● Description of the task: Your answer should be every line from the records that contains "genvar".

Collection entries:
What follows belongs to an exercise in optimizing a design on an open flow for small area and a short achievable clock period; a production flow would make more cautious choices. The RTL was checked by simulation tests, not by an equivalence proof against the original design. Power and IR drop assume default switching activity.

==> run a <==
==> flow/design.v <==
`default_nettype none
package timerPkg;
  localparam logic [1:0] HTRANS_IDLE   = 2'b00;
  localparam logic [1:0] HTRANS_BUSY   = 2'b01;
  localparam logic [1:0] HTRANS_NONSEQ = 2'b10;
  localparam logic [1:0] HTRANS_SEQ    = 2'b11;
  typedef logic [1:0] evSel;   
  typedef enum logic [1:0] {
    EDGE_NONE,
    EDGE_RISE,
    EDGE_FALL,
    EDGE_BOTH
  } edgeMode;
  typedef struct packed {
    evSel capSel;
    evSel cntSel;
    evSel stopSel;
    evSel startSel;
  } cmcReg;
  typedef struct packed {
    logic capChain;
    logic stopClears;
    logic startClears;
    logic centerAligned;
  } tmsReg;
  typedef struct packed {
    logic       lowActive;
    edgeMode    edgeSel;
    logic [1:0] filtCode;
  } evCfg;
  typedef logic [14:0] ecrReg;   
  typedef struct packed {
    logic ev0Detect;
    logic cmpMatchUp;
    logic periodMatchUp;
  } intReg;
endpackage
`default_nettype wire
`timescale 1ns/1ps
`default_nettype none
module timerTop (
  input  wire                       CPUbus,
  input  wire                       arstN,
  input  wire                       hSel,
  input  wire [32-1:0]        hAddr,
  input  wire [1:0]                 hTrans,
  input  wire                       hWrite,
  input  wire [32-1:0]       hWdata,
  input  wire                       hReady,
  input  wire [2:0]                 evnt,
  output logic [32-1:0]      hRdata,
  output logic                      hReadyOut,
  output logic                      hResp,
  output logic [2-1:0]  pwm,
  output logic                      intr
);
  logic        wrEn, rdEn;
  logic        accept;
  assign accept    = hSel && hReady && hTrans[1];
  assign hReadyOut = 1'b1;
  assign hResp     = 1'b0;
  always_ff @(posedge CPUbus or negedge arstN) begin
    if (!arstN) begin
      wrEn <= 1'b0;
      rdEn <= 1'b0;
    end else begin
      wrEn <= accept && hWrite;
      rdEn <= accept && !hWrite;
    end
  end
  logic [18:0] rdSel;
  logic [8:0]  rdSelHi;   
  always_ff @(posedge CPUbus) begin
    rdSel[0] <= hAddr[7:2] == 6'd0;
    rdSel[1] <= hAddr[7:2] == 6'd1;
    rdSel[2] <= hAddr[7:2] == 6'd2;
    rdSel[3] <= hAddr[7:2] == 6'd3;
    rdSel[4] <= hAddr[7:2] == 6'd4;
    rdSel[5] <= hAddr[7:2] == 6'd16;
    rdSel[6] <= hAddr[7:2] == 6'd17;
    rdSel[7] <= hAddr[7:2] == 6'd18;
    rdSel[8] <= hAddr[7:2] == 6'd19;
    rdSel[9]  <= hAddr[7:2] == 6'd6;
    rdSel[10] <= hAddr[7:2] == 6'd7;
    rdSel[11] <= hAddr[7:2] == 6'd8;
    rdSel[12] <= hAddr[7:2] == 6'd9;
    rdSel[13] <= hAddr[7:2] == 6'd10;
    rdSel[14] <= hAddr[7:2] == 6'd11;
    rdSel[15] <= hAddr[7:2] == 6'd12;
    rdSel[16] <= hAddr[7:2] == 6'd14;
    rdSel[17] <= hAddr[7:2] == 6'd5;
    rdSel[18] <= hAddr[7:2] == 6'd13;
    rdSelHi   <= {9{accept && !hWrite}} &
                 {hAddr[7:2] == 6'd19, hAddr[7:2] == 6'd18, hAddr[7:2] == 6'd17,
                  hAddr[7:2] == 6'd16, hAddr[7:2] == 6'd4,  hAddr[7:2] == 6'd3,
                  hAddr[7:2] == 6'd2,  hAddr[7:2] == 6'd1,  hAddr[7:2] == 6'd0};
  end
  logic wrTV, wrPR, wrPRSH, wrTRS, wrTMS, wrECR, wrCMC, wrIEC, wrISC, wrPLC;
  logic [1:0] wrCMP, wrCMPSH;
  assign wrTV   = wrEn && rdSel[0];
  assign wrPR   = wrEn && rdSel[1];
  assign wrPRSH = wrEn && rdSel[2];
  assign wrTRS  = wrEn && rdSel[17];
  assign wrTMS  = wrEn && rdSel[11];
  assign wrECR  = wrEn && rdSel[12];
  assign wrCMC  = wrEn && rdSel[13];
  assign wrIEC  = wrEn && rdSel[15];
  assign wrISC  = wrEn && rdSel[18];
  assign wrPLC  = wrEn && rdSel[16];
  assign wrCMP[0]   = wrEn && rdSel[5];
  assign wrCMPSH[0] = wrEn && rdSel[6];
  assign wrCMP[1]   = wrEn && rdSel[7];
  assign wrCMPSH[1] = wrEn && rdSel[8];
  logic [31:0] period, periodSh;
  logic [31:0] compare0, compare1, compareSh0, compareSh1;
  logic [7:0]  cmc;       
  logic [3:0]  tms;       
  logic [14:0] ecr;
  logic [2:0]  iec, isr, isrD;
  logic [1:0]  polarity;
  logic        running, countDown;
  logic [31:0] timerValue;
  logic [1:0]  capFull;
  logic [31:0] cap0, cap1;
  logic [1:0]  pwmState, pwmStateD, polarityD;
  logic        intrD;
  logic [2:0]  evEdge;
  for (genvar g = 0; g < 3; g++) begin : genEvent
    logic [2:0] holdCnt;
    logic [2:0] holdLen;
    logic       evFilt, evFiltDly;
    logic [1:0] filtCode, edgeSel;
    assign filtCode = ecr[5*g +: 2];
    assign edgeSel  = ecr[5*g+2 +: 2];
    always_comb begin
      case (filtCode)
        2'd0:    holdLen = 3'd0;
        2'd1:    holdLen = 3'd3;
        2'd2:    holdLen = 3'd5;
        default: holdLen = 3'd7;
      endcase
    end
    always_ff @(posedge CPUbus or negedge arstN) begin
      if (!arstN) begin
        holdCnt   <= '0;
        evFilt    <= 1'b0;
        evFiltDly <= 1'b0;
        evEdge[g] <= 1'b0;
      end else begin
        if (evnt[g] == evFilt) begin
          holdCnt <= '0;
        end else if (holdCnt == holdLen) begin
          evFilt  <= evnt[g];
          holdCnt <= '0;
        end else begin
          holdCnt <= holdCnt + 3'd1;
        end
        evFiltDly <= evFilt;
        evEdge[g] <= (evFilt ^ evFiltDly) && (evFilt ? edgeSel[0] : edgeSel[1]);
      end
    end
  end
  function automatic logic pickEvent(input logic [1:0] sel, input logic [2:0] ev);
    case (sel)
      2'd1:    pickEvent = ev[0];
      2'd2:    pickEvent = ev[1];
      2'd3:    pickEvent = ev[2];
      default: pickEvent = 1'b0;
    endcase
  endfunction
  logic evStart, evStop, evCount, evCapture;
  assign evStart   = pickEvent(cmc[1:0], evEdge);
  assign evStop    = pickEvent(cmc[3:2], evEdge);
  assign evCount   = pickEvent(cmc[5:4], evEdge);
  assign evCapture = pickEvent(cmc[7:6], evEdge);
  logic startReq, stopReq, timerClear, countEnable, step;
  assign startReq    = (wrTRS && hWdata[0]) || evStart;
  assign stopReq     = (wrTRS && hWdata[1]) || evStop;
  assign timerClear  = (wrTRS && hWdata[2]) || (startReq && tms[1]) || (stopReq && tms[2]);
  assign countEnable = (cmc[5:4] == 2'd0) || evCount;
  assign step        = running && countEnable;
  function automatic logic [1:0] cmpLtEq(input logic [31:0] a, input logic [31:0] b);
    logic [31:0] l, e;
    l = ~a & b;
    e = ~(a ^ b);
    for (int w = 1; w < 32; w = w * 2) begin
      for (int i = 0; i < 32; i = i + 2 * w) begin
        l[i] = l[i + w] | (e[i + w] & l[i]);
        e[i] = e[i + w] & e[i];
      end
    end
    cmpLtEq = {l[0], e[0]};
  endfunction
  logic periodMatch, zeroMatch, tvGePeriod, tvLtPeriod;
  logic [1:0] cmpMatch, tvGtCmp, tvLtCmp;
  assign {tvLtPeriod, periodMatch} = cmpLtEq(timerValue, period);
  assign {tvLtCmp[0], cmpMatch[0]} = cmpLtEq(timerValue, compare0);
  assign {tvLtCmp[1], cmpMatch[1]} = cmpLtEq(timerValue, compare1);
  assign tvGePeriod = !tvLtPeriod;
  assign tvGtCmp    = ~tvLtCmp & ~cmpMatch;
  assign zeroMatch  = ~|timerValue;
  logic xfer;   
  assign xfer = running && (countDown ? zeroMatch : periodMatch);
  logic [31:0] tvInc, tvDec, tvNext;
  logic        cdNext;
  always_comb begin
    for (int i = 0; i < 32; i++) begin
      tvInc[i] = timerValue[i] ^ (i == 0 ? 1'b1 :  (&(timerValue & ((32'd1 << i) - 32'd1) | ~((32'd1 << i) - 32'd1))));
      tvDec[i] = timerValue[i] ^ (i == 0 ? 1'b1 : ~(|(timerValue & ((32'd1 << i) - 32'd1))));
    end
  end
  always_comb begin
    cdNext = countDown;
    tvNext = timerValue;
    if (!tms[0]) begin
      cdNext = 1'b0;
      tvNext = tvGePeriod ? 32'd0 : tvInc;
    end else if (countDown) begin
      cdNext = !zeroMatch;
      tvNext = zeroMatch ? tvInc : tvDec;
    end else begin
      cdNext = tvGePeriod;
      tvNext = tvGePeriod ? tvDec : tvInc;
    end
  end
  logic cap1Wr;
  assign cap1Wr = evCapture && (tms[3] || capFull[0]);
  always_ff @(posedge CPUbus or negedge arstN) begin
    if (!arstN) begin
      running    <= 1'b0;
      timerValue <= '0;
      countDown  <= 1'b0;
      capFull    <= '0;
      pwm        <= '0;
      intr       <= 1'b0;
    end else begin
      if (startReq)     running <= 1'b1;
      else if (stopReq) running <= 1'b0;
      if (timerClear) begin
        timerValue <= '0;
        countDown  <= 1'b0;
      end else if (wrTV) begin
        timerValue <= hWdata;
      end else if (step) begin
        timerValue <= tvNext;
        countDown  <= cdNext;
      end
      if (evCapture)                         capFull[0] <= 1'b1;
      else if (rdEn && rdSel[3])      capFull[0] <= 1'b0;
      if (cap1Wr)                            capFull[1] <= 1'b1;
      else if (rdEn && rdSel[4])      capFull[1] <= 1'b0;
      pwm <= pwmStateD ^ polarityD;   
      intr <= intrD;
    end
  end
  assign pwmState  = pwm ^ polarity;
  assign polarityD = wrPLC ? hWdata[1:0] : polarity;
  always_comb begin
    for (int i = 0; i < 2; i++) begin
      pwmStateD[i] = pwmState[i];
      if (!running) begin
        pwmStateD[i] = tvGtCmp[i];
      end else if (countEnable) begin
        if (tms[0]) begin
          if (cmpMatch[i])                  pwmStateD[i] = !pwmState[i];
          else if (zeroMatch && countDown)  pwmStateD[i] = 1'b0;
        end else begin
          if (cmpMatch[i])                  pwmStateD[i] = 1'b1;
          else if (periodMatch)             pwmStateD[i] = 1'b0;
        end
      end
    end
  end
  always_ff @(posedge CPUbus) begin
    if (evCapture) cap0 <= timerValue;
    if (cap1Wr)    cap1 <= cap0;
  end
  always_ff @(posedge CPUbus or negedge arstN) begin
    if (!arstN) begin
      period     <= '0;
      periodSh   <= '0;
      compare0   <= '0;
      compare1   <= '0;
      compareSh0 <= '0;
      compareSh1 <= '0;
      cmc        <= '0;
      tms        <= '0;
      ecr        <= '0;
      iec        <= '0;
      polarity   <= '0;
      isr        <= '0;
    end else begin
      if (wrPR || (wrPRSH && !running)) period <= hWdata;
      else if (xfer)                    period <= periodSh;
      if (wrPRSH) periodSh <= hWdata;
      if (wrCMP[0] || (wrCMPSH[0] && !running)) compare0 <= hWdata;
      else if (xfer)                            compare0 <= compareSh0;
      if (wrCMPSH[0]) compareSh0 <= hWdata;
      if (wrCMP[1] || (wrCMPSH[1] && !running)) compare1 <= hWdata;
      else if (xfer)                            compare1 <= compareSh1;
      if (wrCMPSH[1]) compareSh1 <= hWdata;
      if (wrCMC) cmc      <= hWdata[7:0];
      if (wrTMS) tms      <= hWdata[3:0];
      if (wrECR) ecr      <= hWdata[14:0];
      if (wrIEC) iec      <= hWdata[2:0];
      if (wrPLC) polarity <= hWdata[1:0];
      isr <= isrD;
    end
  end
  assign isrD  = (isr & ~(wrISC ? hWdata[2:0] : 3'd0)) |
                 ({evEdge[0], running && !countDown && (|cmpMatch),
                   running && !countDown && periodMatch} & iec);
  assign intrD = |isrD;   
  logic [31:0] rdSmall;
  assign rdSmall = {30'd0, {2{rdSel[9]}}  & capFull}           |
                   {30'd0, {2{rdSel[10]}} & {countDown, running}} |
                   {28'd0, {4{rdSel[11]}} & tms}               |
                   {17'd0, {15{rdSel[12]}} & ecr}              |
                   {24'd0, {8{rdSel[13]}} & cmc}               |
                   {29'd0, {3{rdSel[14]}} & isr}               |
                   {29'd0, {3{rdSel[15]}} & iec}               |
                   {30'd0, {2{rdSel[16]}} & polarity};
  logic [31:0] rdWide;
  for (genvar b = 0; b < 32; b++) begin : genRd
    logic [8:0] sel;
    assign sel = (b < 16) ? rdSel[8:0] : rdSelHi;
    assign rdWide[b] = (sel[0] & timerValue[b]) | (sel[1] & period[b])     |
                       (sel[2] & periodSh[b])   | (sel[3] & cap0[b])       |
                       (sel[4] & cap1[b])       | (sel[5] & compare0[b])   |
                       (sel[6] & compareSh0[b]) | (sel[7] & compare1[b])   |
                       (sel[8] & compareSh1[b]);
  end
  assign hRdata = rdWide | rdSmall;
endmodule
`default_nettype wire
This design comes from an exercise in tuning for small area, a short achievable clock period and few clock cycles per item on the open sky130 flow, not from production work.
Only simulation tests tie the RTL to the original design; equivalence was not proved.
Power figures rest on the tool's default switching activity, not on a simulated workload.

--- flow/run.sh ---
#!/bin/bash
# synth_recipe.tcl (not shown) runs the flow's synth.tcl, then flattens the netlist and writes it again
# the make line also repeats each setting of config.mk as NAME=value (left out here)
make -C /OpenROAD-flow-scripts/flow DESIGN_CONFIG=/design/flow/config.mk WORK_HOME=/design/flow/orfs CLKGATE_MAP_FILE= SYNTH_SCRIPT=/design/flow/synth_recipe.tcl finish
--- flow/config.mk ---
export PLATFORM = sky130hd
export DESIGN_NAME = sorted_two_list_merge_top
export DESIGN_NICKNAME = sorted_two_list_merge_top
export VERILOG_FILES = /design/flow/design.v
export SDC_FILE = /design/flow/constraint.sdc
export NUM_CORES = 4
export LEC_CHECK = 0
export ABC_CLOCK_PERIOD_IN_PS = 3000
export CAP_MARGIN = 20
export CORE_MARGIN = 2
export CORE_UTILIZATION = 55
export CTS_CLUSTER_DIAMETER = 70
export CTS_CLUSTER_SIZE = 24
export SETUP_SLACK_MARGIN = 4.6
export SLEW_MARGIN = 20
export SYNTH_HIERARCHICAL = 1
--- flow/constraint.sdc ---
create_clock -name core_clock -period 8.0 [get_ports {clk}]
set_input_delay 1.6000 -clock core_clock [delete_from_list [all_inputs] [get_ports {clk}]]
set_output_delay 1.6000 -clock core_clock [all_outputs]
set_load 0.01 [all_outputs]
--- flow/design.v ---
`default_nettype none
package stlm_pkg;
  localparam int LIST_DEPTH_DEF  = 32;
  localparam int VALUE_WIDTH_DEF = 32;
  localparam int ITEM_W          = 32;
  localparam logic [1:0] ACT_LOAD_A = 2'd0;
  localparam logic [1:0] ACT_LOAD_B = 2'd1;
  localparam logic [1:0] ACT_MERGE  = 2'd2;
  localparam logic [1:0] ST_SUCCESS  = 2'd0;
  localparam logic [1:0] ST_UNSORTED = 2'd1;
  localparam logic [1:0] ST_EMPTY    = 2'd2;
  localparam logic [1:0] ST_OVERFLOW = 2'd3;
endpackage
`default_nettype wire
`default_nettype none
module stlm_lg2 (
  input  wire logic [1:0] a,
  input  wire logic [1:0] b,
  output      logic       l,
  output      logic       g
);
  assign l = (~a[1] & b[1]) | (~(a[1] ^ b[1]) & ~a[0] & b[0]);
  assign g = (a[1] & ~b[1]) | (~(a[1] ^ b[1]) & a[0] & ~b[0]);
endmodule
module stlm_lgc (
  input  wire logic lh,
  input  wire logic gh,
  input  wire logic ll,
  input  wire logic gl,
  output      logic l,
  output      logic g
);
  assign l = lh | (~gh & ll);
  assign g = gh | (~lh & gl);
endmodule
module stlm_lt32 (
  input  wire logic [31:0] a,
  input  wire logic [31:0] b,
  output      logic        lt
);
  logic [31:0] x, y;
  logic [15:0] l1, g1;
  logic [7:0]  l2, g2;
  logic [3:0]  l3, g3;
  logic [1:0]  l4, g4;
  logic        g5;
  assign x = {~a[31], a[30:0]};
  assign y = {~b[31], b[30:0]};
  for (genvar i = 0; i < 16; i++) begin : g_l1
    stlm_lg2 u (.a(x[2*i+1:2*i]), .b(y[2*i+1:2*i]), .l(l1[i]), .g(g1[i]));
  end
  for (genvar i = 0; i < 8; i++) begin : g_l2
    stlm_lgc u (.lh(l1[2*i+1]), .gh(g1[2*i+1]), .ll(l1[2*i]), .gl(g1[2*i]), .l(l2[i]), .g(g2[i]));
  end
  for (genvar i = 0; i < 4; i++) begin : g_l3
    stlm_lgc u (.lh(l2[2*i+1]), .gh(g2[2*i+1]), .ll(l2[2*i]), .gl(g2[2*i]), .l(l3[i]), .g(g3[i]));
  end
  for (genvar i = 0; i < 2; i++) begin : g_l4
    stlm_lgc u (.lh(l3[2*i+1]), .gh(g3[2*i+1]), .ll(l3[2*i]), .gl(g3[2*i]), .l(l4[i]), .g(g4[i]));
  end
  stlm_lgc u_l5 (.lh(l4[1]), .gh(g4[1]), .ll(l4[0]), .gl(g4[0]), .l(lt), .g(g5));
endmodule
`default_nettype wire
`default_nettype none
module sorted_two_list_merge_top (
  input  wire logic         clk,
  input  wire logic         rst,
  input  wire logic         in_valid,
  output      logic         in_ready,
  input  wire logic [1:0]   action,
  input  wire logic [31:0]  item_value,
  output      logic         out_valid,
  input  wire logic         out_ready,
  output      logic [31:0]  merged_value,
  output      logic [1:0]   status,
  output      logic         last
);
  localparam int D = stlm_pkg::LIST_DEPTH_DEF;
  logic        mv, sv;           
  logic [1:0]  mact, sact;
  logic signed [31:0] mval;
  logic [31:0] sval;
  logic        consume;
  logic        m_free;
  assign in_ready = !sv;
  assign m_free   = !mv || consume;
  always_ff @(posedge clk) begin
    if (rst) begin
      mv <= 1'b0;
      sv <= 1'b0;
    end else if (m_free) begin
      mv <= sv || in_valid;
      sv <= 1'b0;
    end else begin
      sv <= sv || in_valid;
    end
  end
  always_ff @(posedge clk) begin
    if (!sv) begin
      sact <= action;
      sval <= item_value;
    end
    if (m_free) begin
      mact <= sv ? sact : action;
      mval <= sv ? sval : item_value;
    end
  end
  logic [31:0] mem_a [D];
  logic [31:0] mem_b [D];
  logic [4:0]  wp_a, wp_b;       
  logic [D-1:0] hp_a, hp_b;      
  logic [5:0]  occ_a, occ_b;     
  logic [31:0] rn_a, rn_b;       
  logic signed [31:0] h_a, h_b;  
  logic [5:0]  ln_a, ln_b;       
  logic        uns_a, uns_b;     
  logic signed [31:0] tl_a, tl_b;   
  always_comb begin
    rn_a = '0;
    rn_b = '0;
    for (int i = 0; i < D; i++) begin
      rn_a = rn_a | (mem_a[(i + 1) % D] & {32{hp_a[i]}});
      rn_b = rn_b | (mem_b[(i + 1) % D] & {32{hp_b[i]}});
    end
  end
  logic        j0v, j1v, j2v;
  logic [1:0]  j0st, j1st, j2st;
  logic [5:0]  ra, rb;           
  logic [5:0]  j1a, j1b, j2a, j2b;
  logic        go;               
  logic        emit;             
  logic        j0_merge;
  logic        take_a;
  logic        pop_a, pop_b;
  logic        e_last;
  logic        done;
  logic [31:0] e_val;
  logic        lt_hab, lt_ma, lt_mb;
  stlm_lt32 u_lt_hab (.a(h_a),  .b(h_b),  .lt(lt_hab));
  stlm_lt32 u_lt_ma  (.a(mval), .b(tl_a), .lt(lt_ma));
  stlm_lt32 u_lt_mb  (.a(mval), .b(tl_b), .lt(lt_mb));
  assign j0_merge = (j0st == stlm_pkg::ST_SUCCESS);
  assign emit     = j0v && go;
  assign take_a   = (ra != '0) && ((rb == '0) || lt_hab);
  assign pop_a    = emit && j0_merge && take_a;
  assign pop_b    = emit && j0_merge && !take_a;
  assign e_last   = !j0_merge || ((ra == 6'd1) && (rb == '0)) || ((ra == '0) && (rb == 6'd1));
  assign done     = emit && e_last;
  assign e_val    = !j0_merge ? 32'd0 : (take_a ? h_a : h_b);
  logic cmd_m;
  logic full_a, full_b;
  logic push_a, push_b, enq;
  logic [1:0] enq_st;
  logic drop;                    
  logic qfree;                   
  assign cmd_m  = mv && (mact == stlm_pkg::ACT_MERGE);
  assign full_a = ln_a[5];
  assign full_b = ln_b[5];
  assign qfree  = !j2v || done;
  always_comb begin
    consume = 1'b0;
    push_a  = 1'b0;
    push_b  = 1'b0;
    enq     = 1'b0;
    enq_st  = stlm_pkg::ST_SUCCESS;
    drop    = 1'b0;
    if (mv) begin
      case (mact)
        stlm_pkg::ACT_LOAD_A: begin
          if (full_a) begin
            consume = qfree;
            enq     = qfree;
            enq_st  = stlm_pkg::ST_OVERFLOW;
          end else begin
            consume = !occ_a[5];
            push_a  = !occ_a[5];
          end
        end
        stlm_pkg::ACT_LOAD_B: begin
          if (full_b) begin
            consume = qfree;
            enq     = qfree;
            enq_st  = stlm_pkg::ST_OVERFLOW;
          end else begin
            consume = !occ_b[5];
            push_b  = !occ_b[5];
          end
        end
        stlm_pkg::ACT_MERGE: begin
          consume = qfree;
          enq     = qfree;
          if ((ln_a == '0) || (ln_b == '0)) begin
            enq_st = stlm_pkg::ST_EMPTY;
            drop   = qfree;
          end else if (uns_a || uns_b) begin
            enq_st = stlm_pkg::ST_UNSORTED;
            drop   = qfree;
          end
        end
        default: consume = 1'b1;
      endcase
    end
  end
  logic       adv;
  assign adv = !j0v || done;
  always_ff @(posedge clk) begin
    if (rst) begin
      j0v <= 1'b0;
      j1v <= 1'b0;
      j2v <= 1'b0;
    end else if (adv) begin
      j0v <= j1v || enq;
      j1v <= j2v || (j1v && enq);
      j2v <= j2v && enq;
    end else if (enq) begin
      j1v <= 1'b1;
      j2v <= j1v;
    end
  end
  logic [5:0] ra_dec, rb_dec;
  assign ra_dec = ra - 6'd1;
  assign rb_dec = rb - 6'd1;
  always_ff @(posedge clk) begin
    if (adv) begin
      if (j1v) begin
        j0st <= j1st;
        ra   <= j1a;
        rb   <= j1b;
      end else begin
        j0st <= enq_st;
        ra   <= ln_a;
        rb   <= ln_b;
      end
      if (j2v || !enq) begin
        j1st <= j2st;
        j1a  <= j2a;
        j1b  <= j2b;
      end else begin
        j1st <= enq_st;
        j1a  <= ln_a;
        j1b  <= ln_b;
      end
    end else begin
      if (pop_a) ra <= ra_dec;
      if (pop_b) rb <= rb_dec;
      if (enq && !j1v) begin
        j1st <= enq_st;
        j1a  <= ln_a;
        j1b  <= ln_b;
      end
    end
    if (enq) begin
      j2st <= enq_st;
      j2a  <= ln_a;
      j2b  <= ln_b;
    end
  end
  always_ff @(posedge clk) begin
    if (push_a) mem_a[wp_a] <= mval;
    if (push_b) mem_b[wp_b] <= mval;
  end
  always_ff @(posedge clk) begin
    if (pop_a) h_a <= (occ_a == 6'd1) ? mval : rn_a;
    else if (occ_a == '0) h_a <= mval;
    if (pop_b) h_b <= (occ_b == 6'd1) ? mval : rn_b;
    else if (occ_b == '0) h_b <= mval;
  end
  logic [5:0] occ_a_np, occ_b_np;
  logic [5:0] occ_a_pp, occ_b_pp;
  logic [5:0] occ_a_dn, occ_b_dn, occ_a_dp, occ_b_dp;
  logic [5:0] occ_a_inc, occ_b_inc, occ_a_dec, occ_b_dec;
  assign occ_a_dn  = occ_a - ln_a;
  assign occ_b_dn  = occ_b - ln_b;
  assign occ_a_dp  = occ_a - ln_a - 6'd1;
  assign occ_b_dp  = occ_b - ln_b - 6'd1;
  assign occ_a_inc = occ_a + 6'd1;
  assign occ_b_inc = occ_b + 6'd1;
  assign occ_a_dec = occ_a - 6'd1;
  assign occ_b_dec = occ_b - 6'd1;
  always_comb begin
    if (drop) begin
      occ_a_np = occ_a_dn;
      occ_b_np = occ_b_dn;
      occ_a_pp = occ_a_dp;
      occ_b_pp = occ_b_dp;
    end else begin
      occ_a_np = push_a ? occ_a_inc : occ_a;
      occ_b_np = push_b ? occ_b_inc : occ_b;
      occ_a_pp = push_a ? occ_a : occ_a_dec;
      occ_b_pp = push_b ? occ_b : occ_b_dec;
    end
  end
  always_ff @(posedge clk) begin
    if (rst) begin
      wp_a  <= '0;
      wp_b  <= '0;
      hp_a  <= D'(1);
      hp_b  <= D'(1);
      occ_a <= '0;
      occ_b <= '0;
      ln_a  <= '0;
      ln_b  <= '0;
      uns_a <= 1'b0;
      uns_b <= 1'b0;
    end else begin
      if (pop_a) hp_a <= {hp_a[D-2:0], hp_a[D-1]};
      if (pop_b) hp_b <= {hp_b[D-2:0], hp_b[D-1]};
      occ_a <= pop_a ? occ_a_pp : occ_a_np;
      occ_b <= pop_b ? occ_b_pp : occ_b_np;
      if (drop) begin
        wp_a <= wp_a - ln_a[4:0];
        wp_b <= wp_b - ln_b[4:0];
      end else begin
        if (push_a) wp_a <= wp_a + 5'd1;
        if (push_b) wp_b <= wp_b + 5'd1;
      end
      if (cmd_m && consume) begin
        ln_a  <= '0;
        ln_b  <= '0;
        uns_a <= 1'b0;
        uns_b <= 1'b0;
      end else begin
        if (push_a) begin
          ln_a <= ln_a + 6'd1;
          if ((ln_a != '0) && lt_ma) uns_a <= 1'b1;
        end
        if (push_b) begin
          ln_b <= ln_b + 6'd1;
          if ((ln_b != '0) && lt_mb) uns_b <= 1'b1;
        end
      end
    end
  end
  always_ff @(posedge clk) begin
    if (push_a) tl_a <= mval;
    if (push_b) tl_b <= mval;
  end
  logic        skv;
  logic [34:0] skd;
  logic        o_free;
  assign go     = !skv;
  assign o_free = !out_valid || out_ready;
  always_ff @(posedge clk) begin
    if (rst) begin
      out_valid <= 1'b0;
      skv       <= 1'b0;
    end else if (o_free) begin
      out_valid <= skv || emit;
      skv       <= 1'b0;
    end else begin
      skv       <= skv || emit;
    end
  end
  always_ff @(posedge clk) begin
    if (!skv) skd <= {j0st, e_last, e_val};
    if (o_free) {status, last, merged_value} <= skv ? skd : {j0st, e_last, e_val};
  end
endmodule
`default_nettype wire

● Answer box:
  for (genvar g = 0; g < 3; g++) begin : genEvent
  for (genvar b = 0; b < 32; b++) begin : genRd
  for (genvar i = 0; i < 16; i++) begin : g_l1
  for (genvar i = 0; i < 8; i++) begin : g_l2
  for (genvar i = 0; i < 4; i++) begin : g_l3
  for (genvar i = 0; i < 2; i++) begin : g_l4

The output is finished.